> _What the task asks_:
Below are entries; work out how many of their lines hold "complete", giving only that number.

> _Source data_:
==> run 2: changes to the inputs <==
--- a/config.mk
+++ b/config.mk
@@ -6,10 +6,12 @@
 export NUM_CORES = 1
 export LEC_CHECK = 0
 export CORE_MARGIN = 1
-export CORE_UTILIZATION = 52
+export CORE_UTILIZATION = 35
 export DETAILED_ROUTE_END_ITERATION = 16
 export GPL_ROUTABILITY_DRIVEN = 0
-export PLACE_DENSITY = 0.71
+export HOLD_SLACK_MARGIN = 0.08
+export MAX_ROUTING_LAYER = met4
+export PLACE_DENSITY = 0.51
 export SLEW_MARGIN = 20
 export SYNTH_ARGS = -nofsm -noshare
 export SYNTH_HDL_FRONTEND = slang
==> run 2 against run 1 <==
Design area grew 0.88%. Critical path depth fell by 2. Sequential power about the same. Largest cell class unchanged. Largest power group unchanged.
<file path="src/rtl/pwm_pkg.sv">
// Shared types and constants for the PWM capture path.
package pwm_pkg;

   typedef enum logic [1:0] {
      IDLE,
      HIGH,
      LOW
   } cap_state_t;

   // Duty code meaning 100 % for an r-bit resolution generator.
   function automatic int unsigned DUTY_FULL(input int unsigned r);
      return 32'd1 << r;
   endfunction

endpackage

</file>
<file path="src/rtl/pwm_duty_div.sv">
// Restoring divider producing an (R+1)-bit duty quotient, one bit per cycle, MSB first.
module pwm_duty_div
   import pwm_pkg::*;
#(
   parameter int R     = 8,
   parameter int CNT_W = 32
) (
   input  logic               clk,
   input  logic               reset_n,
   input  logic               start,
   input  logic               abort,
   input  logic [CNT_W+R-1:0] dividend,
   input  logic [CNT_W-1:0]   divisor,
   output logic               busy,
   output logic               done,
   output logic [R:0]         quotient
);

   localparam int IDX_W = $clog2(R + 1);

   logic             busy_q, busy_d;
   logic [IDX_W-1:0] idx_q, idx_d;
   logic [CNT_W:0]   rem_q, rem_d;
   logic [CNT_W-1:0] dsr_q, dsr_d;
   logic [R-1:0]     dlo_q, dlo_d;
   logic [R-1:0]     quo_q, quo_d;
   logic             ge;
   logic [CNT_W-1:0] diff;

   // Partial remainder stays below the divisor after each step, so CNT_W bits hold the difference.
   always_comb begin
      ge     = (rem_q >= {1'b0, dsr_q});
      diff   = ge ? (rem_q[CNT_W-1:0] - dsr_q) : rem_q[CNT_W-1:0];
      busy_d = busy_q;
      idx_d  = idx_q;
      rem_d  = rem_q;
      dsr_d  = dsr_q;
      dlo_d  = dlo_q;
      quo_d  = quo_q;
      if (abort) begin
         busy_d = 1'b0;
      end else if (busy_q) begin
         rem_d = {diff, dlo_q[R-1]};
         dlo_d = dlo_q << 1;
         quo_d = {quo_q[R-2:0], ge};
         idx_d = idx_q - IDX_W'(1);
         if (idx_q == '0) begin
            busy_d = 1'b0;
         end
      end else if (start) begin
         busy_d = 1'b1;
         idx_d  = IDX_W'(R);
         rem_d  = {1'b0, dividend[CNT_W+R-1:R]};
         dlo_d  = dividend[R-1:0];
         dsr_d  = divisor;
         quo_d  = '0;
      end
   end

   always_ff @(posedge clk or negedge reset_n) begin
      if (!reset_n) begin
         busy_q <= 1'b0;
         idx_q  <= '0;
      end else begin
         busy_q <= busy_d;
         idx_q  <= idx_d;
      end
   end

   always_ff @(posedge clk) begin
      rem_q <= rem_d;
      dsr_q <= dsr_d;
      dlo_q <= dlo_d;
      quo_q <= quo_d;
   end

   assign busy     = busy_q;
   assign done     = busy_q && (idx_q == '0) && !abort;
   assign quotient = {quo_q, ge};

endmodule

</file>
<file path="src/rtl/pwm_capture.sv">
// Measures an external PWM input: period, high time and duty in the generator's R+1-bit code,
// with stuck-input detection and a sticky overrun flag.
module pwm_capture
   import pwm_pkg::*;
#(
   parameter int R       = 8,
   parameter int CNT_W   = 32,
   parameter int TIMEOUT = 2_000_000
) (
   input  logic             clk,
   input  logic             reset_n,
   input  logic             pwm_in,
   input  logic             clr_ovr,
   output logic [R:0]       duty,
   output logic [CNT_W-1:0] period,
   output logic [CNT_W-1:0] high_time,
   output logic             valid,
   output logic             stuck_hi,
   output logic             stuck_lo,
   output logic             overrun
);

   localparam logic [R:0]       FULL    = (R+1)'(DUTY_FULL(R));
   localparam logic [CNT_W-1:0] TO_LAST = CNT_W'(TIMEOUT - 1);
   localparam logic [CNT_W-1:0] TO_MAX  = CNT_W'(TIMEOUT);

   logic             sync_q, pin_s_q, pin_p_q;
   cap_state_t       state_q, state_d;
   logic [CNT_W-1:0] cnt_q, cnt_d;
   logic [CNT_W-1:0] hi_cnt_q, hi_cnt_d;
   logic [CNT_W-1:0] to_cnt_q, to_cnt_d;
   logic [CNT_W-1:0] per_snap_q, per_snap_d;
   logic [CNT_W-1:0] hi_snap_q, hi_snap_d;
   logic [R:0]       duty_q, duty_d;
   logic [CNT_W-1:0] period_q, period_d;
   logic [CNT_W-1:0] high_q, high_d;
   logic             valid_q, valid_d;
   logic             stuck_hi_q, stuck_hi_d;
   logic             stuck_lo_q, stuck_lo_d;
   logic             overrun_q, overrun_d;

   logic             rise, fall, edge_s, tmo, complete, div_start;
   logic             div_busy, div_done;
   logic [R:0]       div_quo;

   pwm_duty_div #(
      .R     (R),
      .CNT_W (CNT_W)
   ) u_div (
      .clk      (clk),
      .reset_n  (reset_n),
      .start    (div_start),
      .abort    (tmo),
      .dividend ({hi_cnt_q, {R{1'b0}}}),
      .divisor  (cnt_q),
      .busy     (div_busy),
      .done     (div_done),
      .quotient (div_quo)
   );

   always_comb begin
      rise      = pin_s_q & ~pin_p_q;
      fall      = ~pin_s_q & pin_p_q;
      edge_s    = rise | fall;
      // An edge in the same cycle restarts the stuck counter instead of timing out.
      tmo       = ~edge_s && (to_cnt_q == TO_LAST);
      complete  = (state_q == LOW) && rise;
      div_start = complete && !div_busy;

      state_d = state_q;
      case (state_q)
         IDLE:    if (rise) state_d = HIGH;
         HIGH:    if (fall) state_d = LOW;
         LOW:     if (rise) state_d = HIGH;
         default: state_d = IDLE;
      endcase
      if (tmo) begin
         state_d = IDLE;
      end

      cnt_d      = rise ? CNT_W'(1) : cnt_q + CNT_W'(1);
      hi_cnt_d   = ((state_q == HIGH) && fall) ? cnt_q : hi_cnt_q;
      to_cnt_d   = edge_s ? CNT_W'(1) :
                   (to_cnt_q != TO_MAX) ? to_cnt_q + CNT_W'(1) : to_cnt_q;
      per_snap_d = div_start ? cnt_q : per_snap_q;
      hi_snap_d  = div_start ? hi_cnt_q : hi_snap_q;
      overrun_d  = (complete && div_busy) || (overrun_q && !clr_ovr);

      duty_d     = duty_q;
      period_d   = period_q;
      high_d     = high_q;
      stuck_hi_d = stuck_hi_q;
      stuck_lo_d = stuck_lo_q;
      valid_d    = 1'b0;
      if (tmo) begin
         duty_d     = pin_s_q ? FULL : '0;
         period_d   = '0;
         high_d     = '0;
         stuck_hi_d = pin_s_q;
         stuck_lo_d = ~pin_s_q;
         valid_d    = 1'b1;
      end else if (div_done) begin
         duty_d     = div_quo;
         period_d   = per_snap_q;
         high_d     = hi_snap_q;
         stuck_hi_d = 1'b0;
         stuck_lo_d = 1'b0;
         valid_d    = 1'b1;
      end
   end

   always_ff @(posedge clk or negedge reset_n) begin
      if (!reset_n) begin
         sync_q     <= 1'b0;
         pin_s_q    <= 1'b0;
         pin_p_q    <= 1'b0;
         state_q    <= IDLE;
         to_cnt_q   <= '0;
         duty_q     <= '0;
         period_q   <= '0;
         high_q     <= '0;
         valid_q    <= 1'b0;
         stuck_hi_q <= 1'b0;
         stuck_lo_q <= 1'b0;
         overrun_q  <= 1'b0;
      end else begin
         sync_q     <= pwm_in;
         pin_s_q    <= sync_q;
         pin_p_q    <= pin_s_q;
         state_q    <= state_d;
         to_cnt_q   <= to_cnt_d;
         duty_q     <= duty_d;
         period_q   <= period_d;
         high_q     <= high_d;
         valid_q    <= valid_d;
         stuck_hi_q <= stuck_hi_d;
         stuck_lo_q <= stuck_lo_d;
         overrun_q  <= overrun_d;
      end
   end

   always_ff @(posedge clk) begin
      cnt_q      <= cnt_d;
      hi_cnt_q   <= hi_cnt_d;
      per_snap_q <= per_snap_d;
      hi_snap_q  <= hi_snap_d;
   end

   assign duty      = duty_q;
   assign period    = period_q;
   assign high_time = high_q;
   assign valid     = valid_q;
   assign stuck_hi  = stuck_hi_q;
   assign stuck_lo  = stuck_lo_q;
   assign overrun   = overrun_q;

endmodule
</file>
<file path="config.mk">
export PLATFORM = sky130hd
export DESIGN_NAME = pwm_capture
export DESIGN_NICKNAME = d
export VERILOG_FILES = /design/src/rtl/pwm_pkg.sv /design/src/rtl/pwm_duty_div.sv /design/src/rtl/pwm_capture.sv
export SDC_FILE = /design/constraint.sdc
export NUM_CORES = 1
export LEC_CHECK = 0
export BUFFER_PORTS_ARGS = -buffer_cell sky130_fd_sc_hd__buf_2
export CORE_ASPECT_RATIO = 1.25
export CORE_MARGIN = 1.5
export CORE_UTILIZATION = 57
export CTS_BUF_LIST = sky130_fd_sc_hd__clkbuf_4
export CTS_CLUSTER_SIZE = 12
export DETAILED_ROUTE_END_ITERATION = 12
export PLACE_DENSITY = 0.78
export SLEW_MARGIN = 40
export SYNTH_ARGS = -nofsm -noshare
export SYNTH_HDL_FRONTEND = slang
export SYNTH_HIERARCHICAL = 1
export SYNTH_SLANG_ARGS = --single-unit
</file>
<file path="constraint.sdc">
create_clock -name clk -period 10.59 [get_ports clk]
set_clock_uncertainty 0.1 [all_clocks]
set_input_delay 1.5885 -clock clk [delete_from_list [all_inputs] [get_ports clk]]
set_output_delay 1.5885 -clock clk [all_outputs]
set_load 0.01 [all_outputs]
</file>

* * *

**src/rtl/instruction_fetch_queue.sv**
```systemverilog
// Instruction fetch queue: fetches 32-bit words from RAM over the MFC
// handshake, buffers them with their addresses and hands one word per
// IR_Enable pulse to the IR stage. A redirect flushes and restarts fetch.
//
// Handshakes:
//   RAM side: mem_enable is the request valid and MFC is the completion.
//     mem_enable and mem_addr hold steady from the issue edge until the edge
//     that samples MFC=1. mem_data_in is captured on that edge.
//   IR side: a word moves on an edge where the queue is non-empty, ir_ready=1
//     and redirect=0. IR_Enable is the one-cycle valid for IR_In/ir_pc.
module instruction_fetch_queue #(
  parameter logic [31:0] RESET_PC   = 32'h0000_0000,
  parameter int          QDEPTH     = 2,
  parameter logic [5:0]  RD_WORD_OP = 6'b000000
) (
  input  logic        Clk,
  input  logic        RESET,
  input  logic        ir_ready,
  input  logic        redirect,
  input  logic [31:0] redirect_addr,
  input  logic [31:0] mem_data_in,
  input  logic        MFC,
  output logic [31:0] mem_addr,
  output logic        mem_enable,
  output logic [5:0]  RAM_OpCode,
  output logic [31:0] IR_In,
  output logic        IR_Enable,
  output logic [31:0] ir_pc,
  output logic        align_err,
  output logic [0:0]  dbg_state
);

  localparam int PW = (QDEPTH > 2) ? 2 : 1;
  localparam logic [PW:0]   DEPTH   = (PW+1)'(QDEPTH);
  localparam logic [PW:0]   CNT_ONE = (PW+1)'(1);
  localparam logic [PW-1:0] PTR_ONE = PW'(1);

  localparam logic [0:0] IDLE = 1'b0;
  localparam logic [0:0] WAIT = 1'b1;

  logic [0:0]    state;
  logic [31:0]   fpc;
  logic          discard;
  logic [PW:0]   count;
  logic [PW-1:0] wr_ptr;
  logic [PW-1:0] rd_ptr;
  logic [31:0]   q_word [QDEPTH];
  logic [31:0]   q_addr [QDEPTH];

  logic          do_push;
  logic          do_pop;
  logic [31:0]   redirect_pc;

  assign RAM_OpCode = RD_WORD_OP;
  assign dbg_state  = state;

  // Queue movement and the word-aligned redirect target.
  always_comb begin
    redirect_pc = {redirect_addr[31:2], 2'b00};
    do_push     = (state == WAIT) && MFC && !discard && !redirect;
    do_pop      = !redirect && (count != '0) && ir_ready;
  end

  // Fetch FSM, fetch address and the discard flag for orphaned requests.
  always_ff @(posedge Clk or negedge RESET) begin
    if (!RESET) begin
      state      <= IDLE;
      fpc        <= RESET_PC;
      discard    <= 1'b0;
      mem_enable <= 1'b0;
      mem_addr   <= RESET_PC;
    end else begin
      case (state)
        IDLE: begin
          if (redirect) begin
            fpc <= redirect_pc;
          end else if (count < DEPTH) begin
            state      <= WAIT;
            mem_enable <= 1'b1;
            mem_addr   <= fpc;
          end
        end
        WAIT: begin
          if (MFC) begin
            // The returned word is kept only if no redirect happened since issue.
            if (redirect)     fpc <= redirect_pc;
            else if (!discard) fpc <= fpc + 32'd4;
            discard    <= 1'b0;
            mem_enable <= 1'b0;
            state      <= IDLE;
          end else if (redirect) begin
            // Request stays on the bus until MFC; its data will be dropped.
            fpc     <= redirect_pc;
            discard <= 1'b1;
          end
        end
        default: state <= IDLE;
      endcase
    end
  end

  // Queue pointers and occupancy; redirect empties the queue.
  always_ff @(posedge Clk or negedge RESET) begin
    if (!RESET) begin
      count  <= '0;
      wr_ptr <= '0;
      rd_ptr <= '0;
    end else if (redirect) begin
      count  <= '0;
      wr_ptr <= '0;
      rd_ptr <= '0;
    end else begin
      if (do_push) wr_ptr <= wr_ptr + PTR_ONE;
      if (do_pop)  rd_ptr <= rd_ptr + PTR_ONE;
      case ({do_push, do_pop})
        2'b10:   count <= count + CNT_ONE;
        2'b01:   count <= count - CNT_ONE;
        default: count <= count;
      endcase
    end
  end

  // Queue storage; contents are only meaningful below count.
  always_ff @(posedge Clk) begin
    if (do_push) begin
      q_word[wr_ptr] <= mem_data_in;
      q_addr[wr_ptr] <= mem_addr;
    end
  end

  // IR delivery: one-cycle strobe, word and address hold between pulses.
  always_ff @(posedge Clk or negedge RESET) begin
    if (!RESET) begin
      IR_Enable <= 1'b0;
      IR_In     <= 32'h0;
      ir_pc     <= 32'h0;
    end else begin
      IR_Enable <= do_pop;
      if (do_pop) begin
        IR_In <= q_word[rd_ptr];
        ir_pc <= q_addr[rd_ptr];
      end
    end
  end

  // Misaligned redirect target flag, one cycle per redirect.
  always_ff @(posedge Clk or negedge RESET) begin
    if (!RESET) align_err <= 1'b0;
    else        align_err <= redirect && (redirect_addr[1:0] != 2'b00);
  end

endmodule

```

> _Finished exercise_:
4